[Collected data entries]
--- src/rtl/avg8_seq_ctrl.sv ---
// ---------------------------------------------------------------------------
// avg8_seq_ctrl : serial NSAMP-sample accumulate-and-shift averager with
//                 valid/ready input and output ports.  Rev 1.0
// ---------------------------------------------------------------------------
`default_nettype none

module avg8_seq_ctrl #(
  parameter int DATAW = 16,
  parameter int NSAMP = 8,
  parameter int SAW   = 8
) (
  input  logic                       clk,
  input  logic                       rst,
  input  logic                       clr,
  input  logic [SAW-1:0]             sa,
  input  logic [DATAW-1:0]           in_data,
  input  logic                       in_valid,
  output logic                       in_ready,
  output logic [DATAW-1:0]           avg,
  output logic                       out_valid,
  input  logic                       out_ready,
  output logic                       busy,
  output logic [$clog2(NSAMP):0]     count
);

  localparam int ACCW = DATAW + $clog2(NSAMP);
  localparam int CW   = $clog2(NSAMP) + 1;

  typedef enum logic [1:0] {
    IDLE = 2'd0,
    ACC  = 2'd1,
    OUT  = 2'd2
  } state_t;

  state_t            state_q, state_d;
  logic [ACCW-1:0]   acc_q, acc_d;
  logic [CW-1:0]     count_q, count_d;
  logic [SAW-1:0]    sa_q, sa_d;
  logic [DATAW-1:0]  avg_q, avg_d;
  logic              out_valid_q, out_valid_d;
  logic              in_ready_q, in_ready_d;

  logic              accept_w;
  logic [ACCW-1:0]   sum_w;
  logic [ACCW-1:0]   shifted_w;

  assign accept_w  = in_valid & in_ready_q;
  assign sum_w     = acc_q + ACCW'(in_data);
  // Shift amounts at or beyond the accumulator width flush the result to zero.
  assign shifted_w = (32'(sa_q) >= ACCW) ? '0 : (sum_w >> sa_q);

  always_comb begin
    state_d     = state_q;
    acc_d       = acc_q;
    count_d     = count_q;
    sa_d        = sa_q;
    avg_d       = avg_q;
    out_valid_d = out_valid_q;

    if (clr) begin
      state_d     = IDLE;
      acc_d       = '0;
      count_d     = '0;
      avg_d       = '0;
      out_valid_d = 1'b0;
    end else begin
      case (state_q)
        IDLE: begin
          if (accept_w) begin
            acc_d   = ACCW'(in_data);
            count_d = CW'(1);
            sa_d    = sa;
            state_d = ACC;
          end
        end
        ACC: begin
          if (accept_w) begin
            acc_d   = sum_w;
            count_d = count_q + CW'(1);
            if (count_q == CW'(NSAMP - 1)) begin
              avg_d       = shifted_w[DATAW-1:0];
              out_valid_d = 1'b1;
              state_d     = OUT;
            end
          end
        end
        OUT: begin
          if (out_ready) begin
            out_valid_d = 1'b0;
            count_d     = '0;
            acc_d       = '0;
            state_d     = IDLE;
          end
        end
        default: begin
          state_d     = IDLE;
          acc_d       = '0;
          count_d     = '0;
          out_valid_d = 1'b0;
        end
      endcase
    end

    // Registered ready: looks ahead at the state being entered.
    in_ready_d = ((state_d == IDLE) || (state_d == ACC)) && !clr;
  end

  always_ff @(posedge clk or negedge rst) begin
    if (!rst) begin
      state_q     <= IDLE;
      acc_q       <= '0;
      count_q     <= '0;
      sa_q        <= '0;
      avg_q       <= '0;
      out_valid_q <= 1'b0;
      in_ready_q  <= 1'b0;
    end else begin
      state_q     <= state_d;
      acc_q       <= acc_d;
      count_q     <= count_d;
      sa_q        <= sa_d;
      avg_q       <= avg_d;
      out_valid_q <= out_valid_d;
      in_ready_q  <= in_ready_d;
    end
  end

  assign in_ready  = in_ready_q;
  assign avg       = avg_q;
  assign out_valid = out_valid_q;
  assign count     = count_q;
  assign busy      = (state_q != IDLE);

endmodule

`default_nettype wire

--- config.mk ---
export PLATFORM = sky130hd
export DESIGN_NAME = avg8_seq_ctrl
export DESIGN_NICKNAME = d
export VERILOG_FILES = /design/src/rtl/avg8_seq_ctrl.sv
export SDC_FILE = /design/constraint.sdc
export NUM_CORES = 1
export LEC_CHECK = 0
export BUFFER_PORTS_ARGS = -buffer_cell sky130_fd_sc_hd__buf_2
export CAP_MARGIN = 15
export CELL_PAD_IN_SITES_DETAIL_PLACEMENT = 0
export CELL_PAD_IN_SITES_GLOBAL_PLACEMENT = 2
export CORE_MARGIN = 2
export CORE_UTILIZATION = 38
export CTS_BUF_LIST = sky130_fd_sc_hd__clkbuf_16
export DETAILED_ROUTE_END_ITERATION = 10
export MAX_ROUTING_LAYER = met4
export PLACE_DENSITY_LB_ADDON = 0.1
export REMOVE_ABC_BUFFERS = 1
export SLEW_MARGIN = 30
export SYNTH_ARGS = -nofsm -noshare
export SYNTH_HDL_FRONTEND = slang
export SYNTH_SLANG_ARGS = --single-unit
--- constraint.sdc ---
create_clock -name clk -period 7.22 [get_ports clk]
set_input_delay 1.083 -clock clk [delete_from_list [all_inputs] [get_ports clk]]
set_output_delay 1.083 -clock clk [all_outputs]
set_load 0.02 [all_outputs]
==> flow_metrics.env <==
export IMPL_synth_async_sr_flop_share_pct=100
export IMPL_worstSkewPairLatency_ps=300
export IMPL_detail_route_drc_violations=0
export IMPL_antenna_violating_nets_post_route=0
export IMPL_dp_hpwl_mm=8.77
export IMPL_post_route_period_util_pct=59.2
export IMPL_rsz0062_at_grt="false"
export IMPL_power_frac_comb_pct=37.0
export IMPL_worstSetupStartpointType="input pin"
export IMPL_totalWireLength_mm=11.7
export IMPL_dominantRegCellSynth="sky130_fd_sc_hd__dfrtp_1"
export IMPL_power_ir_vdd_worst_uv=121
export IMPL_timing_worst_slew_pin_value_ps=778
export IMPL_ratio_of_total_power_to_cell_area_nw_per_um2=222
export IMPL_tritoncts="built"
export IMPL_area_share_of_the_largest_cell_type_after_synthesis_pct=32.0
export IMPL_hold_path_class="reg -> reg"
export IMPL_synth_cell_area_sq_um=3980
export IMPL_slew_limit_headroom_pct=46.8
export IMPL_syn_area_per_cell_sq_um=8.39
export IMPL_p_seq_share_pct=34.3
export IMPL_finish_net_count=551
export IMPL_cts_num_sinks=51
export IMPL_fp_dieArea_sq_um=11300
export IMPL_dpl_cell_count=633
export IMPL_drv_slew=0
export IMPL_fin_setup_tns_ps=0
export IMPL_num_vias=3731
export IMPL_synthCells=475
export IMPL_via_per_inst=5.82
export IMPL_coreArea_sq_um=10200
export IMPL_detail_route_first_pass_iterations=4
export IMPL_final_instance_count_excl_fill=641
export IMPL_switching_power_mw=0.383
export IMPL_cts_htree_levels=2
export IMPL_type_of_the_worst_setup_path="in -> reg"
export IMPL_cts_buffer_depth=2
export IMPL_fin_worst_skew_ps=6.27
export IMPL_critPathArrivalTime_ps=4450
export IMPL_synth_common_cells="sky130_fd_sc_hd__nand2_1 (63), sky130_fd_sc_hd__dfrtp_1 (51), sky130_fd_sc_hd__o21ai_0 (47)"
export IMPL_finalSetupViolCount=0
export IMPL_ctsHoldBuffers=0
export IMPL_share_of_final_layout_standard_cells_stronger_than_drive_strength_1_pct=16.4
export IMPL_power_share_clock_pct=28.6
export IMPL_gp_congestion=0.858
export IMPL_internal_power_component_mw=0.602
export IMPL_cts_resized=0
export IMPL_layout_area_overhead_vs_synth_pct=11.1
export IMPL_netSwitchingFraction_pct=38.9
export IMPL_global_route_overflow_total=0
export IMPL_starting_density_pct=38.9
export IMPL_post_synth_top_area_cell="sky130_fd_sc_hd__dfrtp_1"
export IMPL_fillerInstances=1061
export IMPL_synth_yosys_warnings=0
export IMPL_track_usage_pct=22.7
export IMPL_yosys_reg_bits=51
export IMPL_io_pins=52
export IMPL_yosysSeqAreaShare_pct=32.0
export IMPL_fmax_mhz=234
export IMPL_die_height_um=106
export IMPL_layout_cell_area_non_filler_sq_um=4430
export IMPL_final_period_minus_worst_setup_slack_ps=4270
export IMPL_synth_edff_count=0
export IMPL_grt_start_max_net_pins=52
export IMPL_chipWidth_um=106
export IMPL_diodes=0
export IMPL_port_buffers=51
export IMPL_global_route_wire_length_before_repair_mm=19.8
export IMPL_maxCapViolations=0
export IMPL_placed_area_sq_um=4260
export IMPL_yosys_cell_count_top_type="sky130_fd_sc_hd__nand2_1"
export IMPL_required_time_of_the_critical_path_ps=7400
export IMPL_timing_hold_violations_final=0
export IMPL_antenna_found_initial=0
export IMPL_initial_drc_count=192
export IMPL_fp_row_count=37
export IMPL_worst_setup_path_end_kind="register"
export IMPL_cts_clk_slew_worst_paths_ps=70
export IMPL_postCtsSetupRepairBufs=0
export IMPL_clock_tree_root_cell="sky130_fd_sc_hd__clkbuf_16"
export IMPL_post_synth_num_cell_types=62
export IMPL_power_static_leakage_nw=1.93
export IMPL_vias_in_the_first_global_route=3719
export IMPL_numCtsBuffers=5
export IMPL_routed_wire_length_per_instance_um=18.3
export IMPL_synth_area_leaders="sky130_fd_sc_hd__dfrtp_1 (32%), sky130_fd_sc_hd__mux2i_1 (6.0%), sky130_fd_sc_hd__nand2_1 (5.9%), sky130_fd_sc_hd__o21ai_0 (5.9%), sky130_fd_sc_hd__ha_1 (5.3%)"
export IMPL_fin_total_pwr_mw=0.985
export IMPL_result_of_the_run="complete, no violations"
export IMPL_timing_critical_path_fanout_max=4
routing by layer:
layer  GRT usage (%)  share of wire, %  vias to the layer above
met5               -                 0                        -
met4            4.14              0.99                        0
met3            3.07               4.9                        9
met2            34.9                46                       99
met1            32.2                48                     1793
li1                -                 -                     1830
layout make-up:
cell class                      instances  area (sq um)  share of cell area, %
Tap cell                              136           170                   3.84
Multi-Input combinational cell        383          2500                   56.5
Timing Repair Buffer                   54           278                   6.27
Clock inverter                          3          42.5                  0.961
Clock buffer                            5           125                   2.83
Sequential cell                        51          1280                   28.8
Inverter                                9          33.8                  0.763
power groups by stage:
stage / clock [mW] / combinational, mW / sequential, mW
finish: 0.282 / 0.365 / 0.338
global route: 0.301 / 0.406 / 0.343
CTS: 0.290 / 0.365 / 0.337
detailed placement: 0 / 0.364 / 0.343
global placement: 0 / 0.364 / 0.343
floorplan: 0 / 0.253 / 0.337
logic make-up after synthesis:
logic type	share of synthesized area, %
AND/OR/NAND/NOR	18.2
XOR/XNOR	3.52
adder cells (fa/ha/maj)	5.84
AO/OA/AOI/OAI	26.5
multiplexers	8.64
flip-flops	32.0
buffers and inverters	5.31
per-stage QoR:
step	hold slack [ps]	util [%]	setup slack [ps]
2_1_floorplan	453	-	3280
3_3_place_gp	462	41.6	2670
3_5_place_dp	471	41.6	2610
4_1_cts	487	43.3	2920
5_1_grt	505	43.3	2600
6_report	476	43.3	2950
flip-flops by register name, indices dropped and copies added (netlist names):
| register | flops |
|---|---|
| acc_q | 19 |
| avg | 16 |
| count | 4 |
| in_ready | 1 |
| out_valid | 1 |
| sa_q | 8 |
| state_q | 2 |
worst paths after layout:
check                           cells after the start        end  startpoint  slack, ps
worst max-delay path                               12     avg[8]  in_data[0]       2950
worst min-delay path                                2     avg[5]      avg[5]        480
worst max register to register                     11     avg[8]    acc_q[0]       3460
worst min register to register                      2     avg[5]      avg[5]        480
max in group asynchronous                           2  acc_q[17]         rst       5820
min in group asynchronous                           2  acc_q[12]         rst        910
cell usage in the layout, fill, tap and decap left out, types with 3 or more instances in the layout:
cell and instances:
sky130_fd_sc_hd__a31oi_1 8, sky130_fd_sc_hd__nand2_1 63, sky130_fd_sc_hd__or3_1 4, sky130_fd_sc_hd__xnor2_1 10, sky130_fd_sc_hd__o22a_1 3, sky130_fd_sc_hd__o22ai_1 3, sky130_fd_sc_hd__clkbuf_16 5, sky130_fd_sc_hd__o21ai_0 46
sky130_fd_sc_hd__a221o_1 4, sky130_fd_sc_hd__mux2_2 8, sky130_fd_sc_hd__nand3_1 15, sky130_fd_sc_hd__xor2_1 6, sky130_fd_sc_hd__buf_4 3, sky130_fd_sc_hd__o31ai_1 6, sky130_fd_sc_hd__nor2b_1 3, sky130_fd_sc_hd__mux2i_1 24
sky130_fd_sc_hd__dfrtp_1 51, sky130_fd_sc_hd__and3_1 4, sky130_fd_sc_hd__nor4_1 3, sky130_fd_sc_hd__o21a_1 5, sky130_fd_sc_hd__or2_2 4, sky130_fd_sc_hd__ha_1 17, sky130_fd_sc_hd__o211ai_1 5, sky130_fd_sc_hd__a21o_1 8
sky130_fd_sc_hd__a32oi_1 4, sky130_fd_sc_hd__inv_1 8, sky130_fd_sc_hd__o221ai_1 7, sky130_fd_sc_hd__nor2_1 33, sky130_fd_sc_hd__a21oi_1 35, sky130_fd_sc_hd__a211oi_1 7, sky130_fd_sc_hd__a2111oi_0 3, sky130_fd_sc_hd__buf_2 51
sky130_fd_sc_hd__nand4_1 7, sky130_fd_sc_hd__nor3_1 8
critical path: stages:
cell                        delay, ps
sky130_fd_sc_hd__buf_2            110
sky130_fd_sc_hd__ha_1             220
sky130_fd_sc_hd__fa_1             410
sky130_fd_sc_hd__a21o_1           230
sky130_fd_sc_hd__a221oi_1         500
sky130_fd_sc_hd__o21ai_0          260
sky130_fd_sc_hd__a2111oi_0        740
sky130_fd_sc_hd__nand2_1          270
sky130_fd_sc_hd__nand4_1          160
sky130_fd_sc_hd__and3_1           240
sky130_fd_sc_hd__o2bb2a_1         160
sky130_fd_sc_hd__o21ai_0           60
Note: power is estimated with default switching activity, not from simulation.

## Task directions
Taking the lines above, repeat exactly those from the line that contains "export IMPL_cts_resized=0" through the line that contains "export IMPL_yosysSeqAreaShare_pct=32.0", and both of those lines as well. Include nothing else.

## Expected answer
export IMPL_cts_resized=0
export IMPL_layout_area_overhead_vs_synth_pct=11.1
export IMPL_netSwitchingFraction_pct=38.9
export IMPL_global_route_overflow_total=0
export IMPL_starting_density_pct=38.9
export IMPL_post_synth_top_area_cell="sky130_fd_sc_hd__dfrtp_1"
export IMPL_fillerInstances=1061
export IMPL_synth_yosys_warnings=0
export IMPL_track_usage_pct=22.7
export IMPL_yosys_reg_bits=51
export IMPL_io_pins=52
export IMPL_yosysSeqAreaShare_pct=32.0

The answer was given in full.